<file path="config.mk">
export PLATFORM = sky130hd
export DESIGN_NAME = match_interval_timer
export DESIGN_NICKNAME = d
export VERILOG_FILES = /design/src/rtl/timer_pkg.sv /design/src/rtl/timer_ctrl.sv /design/src/rtl/timer_datapath.sv /design/src/rtl/match_interval_timer.sv
export SDC_FILE = /design/constraint.sdc
export NUM_CORES = 1
export LEC_CHECK = 0
export BUFFER_PORTS_ARGS = -buffer_cell sky130_fd_sc_hd__buf_4
export CAP_MARGIN = 10
export CORE_MARGIN = 2
export CORE_UTILIZATION = 51
export CTS_CLUSTER_DIAMETER = 30
export CTS_CLUSTER_SIZE = 30
export DETAILED_ROUTE_END_ITERATION = 10
export GPL_TIMING_DRIVEN = 1
export PLACE_DENSITY = 0.77
export SLEW_MARGIN = 20
export SYNTH_ARGS = -nofsm -noshare
export SYNTH_HDL_FRONTEND = slang
export SYNTH_HIERARCHICAL = 1
export SYNTH_SLANG_ARGS = --single-unit
</file>
<file path="constraint.sdc">
create_clock -name clk -period 2.15 [get_ports clk]
set_clock_uncertainty 0.1 [all_clocks]
set_input_delay 0.1075 -clock clk [delete_from_list [all_inputs] [get_ports clk]]
set_output_delay 0.1075 -clock clk [all_outputs]
set_load 0.05 [all_outputs]
</file>
<file path="src/rtl/timer_pkg.sv">
package timer_pkg;
  localparam logic [1:0] SEL_MODE = 2'd0;
  localparam logic [1:0] SEL_CMP  = 2'd1;
  localparam logic [1:0] SEL_RUN  = 2'd2;

  // Strobes from control to datapath, all valid for one cycle
  typedef struct packed {
    logic cntClear;    // counter to zero (stop or match)
    logic cntInc;      // counter advances
    logic matchEvt;    // match consumed a tick: raise irq
    logic actFromBuf;  // active compare takes buffered value
    logic actFromWr;   // active compare takes write data
    logic bufFromWr;   // buffer takes write data
  } tmrStrobe_t;
endpackage

</file>
<file path="src/rtl/timer_ctrl.sv">
module timer_ctrl
  import timer_pkg::*;
#(
  parameter int NUM_SRC = 4,
  localparam int SEL_W = $clog2(NUM_SRC),
  localparam int CFG_W = SEL_W + 1
) (
  input  logic             clk,
  input  logic             rstN,
  input  logic             wrEn,
  input  logic [1:0]       wrSel,
  input  logic [CFG_W-1:0] cfgData,
  input  logic [NUM_SRC-1:0] tickIn,
  input  logic             matchHit,
  output logic             running,
  output logic [SEL_W-1:0] srcSel,
  output logic             bufEn,
  output tmrStrobe_t       strobe
);
  logic wrMode, wrCmp, wrRun, stopReq, tickSel, advance, matchEvt;

  always_comb begin
    wrMode   = wrEn && (wrSel == SEL_MODE);
    wrCmp    = wrEn && (wrSel == SEL_CMP);
    wrRun    = wrEn && (wrSel == SEL_RUN);
    stopReq  = wrRun && !cfgData[0];
    tickSel  = tickIn[srcSel];
    advance  = running && tickSel && !stopReq;
    matchEvt = advance && matchHit;

    strobe.cntClear   = stopReq || matchEvt;
    strobe.cntInc     = advance && !matchHit;
    strobe.matchEvt   = matchEvt;
    strobe.actFromBuf = matchEvt && bufEn;
    strobe.bufFromWr  = wrCmp;
    strobe.actFromWr  = wrCmp && (!running || !bufEn);
  end

  always_ff @(posedge clk or negedge rstN) begin
    if (!rstN) begin
      running <= 1'b0;
      srcSel  <= '0;
      bufEn   <= 1'b0;
    end else begin
      if (wrRun) running <= cfgData[0];
      if (wrMode && !running) {bufEn, srcSel} <= cfgData;
    end
  end
endmodule

</file>
<file path="src/rtl/timer_datapath.sv">
module timer_datapath
  import timer_pkg::*;
#(
  parameter int CNT_W = 8
) (
  input  logic             clk,
  input  logic             rstN,
  input  logic [CNT_W-1:0] wrData,
  input  tmrStrobe_t       strobe,
  output logic             matchHit,
  output logic [CNT_W-1:0] cntVal,
  output logic [CNT_W-1:0] actVal,
  output logic             irq
);
  logic [CNT_W-1:0] bufVal;

  assign matchHit = (cntVal == actVal);

  always_ff @(posedge clk or negedge rstN) begin
    if (!rstN) begin
      cntVal <= '0;
      actVal <= '0;
      bufVal <= '0;
      irq    <= 1'b0;
    end else begin
      irq <= strobe.matchEvt;
      if (strobe.cntClear)    cntVal <= '0;
      else if (strobe.cntInc) cntVal <= cntVal + 1'b1;
      if (strobe.bufFromWr) bufVal <= wrData;
      // actFromWr and actFromBuf are mutually exclusive by construction of control
      if (strobe.actFromWr)       actVal <= wrData;
      else if (strobe.actFromBuf) actVal <= bufVal;
    end
  end
endmodule

</file>
<file path="src/rtl/match_interval_timer.sv">
module match_interval_timer
  import timer_pkg::*;
#(
  parameter int CNT_W   = 8,
  parameter int NUM_SRC = 4,
  localparam int SEL_W = $clog2(NUM_SRC),
  localparam int CFG_W = SEL_W + 1
) (
  input  logic               clk,
  input  logic               rstN,
  input  logic               wrEn,
  input  logic [1:0]         wrSel,
  input  logic [CNT_W-1:0]   wrData,
  input  logic [NUM_SRC-1:0] tickIn,
  output logic               irq
);
  tmrStrobe_t       strobe;
  logic             matchHit, running, bufEn;
  logic [SEL_W-1:0] srcSel;
  logic [CNT_W-1:0] cntVal, actVal;

  timer_ctrl #(.NUM_SRC(NUM_SRC)) u_ctrl (
    .clk(clk), .rstN(rstN), .wrEn(wrEn), .wrSel(wrSel),
    .cfgData(wrData[CFG_W-1:0]), .tickIn(tickIn), .matchHit(matchHit),
    .running(running), .srcSel(srcSel), .bufEn(bufEn), .strobe(strobe)
  );

  timer_datapath #(.CNT_W(CNT_W)) u_dp (
    .clk(clk), .rstN(rstN), .wrData(wrData), .strobe(strobe),
    .matchHit(matchHit), .cntVal(cntVal), .actVal(actVal), .irq(irq)
  );
endmodule

</file>
===== src/rtl/mbx_pkg.sv =====
package mbx_pkg;
    localparam int NREG      = 16;
    localparam int DW        = 8;
    localparam int NBYTE     = NREG / DW;
    localparam int ADDR_CTRL = NREG;
    localparam int ADDR_EN   = ADDR_CTRL + 1;
    localparam int ADDR_MASK = ADDR_EN + NBYTE;
    localparam int ADDR_PEND = ADDR_MASK + NBYTE;
    localparam int NADDR     = ADDR_PEND + NBYTE;
    localparam int AW        = $clog2(NADDR);
    localparam int IW        = $clog2(NREG);

    localparam int CTRL_RING   = 0;
    localparam int CTRL_DBMASK = 1;
    localparam int CTRL_PEND   = 7;

    typedef struct packed {
        logic          we;
        logic [AW-1:0] addr;
        logic [DW-1:0] wdata;
    } acc_t;

    function automatic logic is_data(input logic [AW-1:0] a);
        return a < AW'(NREG);
    endfunction
endpackage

········

◆ **Assigned task**:
Retype each of the preceding records exactly as printed.

◆ **Task response**:
<file path="config.mk">
export PLATFORM = sky130hd
export DESIGN_NAME = match_interval_timer
export DESIGN_NICKNAME = d
export VERILOG_FILES = /design/src/rtl/timer_pkg.sv /design/src/rtl/timer_ctrl.sv /design/src/rtl/timer_datapath.sv /design/src/rtl/match_interval_timer.sv
export SDC_FILE = /design/constraint.sdc
export NUM_CORES = 1
export LEC_CHECK = 0
export BUFFER_PORTS_ARGS = -buffer_cell sky130_fd_sc_hd__buf_4
export CAP_MARGIN = 10
export CORE_MARGIN = 2
export CORE_UTILIZATION = 51
export CTS_CLUSTER_DIAMETER = 30
export CTS_CLUSTER_SIZE = 30
export DETAILED_ROUTE_END_ITERATION = 10
export GPL_TIMING_DRIVEN = 1
export PLACE_DENSITY = 0.77
export SLEW_MARGIN = 20
export SYNTH_ARGS = -nofsm -noshare
export SYNTH_HDL_FRONTEND = slang
export SYNTH_HIERARCHICAL = 1
export SYNTH_SLANG_ARGS = --single-unit
</file>
<file path="constraint.sdc">
create_clock -name clk -period 2.15 [get_ports clk]
set_clock_uncertainty 0.1 [all_clocks]
set_input_delay 0.1075 -clock clk [delete_from_list [all_inputs] [get_ports clk]]
set_output_delay 0.1075 -clock clk [all_outputs]
set_load 0.05 [all_outputs]
</file>
<file path="src/rtl/timer_pkg.sv">
package timer_pkg;
  localparam logic [1:0] SEL_MODE = 2'd0;
  localparam logic [1:0] SEL_CMP  = 2'd1;
  localparam logic [1:0] SEL_RUN  = 2'd2;

  // Strobes from control to datapath, all valid for one cycle
  typedef struct packed {
    logic cntClear;    // counter to zero (stop or match)
    logic cntInc;      // counter advances
    logic matchEvt;    // match consumed a tick: raise irq
    logic actFromBuf;  // active compare takes buffered value
    logic actFromWr;   // active compare takes write data
    logic bufFromWr;   // buffer takes write data
  } tmrStrobe_t;
endpackage

</file>
<file path="src/rtl/timer_ctrl.sv">
module timer_ctrl
  import timer_pkg::*;
#(
  parameter int NUM_SRC = 4,
  localparam int SEL_W = $clog2(NUM_SRC),
  localparam int CFG_W = SEL_W + 1
) (
  input  logic             clk,
  input  logic             rstN,
  input  logic             wrEn,
  input  logic [1:0]       wrSel,
  input  logic [CFG_W-1:0] cfgData,
  input  logic [NUM_SRC-1:0] tickIn,
  input  logic             matchHit,
  output logic             running,
  output logic [SEL_W-1:0] srcSel,
  output logic             bufEn,
  output tmrStrobe_t       strobe
);
  logic wrMode, wrCmp, wrRun, stopReq, tickSel, advance, matchEvt;

  always_comb begin
    wrMode   = wrEn && (wrSel == SEL_MODE);
    wrCmp    = wrEn && (wrSel == SEL_CMP);
    wrRun    = wrEn && (wrSel == SEL_RUN);
    stopReq  = wrRun && !cfgData[0];
    tickSel  = tickIn[srcSel];
    advance  = running && tickSel && !stopReq;
    matchEvt = advance && matchHit;

    strobe.cntClear   = stopReq || matchEvt;
    strobe.cntInc     = advance && !matchHit;
    strobe.matchEvt   = matchEvt;
    strobe.actFromBuf = matchEvt && bufEn;
    strobe.bufFromWr  = wrCmp;
    strobe.actFromWr  = wrCmp && (!running || !bufEn);
  end

  always_ff @(posedge clk or negedge rstN) begin
    if (!rstN) begin
      running <= 1'b0;
      srcSel  <= '0;
      bufEn   <= 1'b0;
    end else begin
      if (wrRun) running <= cfgData[0];
      if (wrMode && !running) {bufEn, srcSel} <= cfgData;
    end
  end
endmodule

</file>
<file path="src/rtl/timer_datapath.sv">
module timer_datapath
  import timer_pkg::*;
#(
  parameter int CNT_W = 8
) (
  input  logic             clk,
  input  logic             rstN,
  input  logic [CNT_W-1:0] wrData,
  input  tmrStrobe_t       strobe,
  output logic             matchHit,
  output logic [CNT_W-1:0] cntVal,
  output logic [CNT_W-1:0] actVal,
  output logic             irq
);
  logic [CNT_W-1:0] bufVal;

  assign matchHit = (cntVal == actVal);

  always_ff @(posedge clk or negedge rstN) begin
    if (!rstN) begin
      cntVal <= '0;
      actVal <= '0;
      bufVal <= '0;
      irq    <= 1'b0;
    end else begin
      irq <= strobe.matchEvt;
      if (strobe.cntClear)    cntVal <= '0;
      else if (strobe.cntInc) cntVal <= cntVal + 1'b1;
      if (strobe.bufFromWr) bufVal <= wrData;
      // actFromWr and actFromBuf are mutually exclusive by construction of control
      if (strobe.actFromWr)       actVal <= wrData;
      else if (strobe.actFromBuf) actVal <= bufVal;
    end
  end
endmodule

</file>
<file path="src/rtl/match_interval_timer.sv">
module match_interval_timer
  import timer_pkg::*;
#(
  parameter int CNT_W   = 8,
  parameter int NUM_SRC = 4,
  localparam int SEL_W = $clog2(NUM_SRC),
  localparam int CFG_W = SEL_W + 1
) (
  input  logic               clk,
  input  logic               rstN,
  input  logic               wrEn,
  input  logic [1:0]         wrSel,
  input  logic [CNT_W-1:0]   wrData,
  input  logic [NUM_SRC-1:0] tickIn,
  output logic               irq
);
  tmrStrobe_t       strobe;
  logic             matchHit, running, bufEn;
  logic [SEL_W-1:0] srcSel;
  logic [CNT_W-1:0] cntVal, actVal;

  timer_ctrl #(.NUM_SRC(NUM_SRC)) u_ctrl (
    .clk(clk), .rstN(rstN), .wrEn(wrEn), .wrSel(wrSel),
    .cfgData(wrData[CFG_W-1:0]), .tickIn(tickIn), .matchHit(matchHit),
    .running(running), .srcSel(srcSel), .bufEn(bufEn), .strobe(strobe)
  );

  timer_datapath #(.CNT_W(CNT_W)) u_dp (
    .clk(clk), .rstN(rstN), .wrData(wrData), .strobe(strobe),
    .matchHit(matchHit), .cntVal(cntVal), .actVal(actVal), .irq(irq)
  );
endmodule

</file>
===== src/rtl/mbx_pkg.sv =====
package mbx_pkg;
    localparam int NREG      = 16;
    localparam int DW        = 8;
    localparam int NBYTE     = NREG / DW;
    localparam int ADDR_CTRL = NREG;
    localparam int ADDR_EN   = ADDR_CTRL + 1;
    localparam int ADDR_MASK = ADDR_EN + NBYTE;
    localparam int ADDR_PEND = ADDR_MASK + NBYTE;
    localparam int NADDR     = ADDR_PEND + NBYTE;
    localparam int AW        = $clog2(NADDR);
    localparam int IW        = $clog2(NREG);

    localparam int CTRL_RING   = 0;
    localparam int CTRL_DBMASK = 1;
    localparam int CTRL_PEND   = 7;

    typedef struct packed {
        logic          we;
        logic [AW-1:0] addr;
        logic [DW-1:0] wdata;
    } acc_t;

    function automatic logic is_data(input logic [AW-1:0] a);
        return a < AW'(NREG);
    endfunction
endpackage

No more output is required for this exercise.